Interview: A review of the
coordinated by Rabia Mills
Muslim Personal/Family Law Campaign
FIRST PUBLISHED AUG. 1995
The following is an interview conducted with Syed
Mumtaz Ali, President of the Canadian Society of Muslims. Insha'Allah
the reader will gain a better understanding of the Personal/Family Law
Campaign itself and the issues surrounding it.
1. What is meant by Muslim Personal/Family Law?
For Muslims, Personal/Family Law (PFL) is a key ingredient which helps
the individual and the community struggle toward harmonious equilibrium.
Muslim PFL governs fundamental aspects of individual and community affairs.
It encompasses issues affecting the personal status of people and it deals
with wills, inheritance, marriage, remarriage, marriage contracts, divorce,
maintenance, custody and maintenance of children, guardianship, etc., hence
the term Personal Law. However, in the Canadian context, to simplify matters,
it may also be referred to as Family Law.
Muslim PFL is rooted in and derived from the two most basic sources
of Islamic law--namely, the holy Qur'an and the Sunnah of the Prophet (pbuh).
Repeatedly, the Qur'an enjoins and instructs Muslims to follow the Qur'an
and the example of the holy Prophet Muhammad (pbuh). Again and again, Muslims
are informed in the Qur'an that one cannot consider oneself a Muslim (one
who submits to the command of Allah) unless one follows the guidelines,
counsel, and principles related to us through the Qur'an and the Prophet
2. Whom are you trying to reach with your Personal/Family
Law (PFL) campaign? Is it directed toward both Muslims and non-Muslims?
Quite simply, we are trying to reach Muslims, non-Muslims, and Canadian
governmental authorities at all administrative levels.
3. Why do you call this the Muslim Personal/Family
Law campaign (PFL) and what is its history? When did this campaign begin?

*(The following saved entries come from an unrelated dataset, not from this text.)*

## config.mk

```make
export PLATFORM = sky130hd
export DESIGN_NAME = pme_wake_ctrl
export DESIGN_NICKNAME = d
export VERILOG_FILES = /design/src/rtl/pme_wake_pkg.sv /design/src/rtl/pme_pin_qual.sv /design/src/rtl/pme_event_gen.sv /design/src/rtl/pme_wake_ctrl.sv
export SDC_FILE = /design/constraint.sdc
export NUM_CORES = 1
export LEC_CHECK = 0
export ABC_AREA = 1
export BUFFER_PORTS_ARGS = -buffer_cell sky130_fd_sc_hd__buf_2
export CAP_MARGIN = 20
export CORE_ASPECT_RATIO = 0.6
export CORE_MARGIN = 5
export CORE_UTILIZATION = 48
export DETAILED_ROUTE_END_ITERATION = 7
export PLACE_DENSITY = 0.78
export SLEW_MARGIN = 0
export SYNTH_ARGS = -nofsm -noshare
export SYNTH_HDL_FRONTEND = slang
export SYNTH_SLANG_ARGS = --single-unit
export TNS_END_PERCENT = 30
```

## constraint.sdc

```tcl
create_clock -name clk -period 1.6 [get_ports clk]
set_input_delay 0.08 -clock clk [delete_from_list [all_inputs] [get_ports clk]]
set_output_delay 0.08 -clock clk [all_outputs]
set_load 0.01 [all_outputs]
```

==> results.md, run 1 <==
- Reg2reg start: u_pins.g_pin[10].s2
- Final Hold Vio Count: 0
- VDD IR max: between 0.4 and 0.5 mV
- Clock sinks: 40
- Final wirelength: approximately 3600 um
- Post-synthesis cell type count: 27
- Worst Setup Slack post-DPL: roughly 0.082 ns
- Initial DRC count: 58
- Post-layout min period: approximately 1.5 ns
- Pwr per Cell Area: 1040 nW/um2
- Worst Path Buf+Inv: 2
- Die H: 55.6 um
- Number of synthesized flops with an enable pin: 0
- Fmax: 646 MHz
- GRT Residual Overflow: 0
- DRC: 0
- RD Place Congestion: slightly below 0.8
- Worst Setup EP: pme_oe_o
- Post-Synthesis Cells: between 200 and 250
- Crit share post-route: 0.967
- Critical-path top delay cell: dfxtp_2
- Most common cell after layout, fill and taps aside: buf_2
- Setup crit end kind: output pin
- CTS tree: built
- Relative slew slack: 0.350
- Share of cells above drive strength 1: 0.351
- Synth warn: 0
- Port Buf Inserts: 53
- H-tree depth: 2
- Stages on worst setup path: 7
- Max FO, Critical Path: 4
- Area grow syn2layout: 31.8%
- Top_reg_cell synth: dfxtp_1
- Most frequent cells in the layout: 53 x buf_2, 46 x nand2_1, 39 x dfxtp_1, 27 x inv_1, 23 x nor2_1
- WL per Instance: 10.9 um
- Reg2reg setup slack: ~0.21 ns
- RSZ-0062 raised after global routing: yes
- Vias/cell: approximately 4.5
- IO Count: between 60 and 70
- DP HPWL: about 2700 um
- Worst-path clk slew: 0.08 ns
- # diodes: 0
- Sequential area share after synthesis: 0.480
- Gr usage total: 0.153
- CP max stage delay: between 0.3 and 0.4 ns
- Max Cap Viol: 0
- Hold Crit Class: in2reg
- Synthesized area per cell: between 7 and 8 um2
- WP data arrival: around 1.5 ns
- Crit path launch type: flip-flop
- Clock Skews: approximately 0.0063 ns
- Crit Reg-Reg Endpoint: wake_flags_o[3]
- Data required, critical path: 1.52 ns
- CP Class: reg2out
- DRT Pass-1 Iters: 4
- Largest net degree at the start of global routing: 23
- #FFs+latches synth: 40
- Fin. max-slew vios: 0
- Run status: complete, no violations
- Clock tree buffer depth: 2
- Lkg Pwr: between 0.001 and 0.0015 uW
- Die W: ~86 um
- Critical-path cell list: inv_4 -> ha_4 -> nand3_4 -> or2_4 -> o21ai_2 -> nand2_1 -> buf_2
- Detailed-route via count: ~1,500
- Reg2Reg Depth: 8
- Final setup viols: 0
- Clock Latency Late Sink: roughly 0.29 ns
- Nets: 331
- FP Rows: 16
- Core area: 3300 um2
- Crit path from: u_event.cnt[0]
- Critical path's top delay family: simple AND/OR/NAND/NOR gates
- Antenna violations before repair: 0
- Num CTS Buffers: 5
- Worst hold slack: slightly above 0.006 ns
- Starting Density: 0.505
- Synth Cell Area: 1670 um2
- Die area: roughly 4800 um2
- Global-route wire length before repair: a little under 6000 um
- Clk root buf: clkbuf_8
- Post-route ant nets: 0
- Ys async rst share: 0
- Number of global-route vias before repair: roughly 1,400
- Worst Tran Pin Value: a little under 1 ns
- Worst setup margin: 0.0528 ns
**config.mk**
```make
export PLATFORM = sky130hd
export DESIGN_NAME = flash_erase_mgr
export DESIGN_NICKNAME = d
export VERILOG_FILES = /design/src/rtl/flash_erase_pkg.sv /design/src/rtl/fe_datapath.sv /design/src/rtl/fe_control.sv /design/src/rtl/flash_erase_mgr.sv
export SDC_FILE = /design/constraint.sdc
export NUM_CORES = 1
export LEC_CHECK = 0
export BUFFER_PORTS_ARGS = -buffer_cell sky130_fd_sc_hd__buf_2
export CORE_ASPECT_RATIO = 1.4
export CORE_MARGIN = 2
export CORE_UTILIZATION = 43
export DETAILED_ROUTE_END_ITERATION = 10
export GPL_TIMING_DRIVEN = 0
export PLACE_DENSITY = 0.77
export SYNTH_ARGS = -nofsm -noshare
export SYNTH_HDL_FRONTEND = slang
export SYNTH_SLANG_ARGS = --single-unit
```
**constraint.sdc**
```tcl
create_clock -name clk -period 2.5 [get_ports clk]
set_input_delay 0 -clock clk [delete_from_list [all_inputs] [get_ports clk]]
set_output_delay 0 -clock clk [all_outputs]
set_load 0.1 [all_outputs]
```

In accordance with the holy Qur'an and Sunnah of the Prophet Muhammad
(pbuh), we have mounted a campaign which would meet the needs of all Canadian
Muslims, because right now we cannot meet these needs through Canadian
secular law as it presently stands. We call it the 'Personal/Family Law
Campaign' because that is what it is--an effort to upgrade and achieve
Muslim Personal Law in the familial context both within the Muslim community
and in the Canadian judicial system. As to the inception and history of
our campaign, I refer you to my opening comments in A
Word from the President
4. Why are you confining your PFL campaign to family issues rather
than other aspects of the Shariah?
Our campaign for PFL addresses only a very small part of the Shariah
-- namely, the Muslim personal law dealing with family relationships. We
live in a non-Muslim country which subjects us to laws which, for the most
part, do not allow us to live our faith to the best of our ability. Confining
our campaign to those areas where the Canadian judicial system could accommodate
Muslim minority concerns is far more feasible, realistic, and practical
than other areas of the Shariah. Family relationships is just such an area,
in that while it does not make it necessary for Canadians to sacrifice
the fundamental principles upon which the country was founded, it does
enable the Canadian Muslims to have recourse to legal problem-solving based
upon the Shariah.
5. Why is the PFL so important for Muslims? Why
do Muslims need it?
As Canadian Muslims, you have a clear choice. Do you want to govern
yourself by the personal law of your own religion, or do you prefer governance
by secular Canadian family law? If you choose the latter, then you cannot
claim that you believe in Islam as a religion and a complete code of life
actualized by a Prophet who you believe to be a mercy to all. If you choose
the former (i.e., to be governed by your religion), then you must accept
the necessary consequence that you must follow a course of action that
will enable you to achieve that end. You cannot shirk from your religious
and moral duty to try for what can be achieved lawfully within the parameters
of the Canadian democratic system and constitutional legal rights.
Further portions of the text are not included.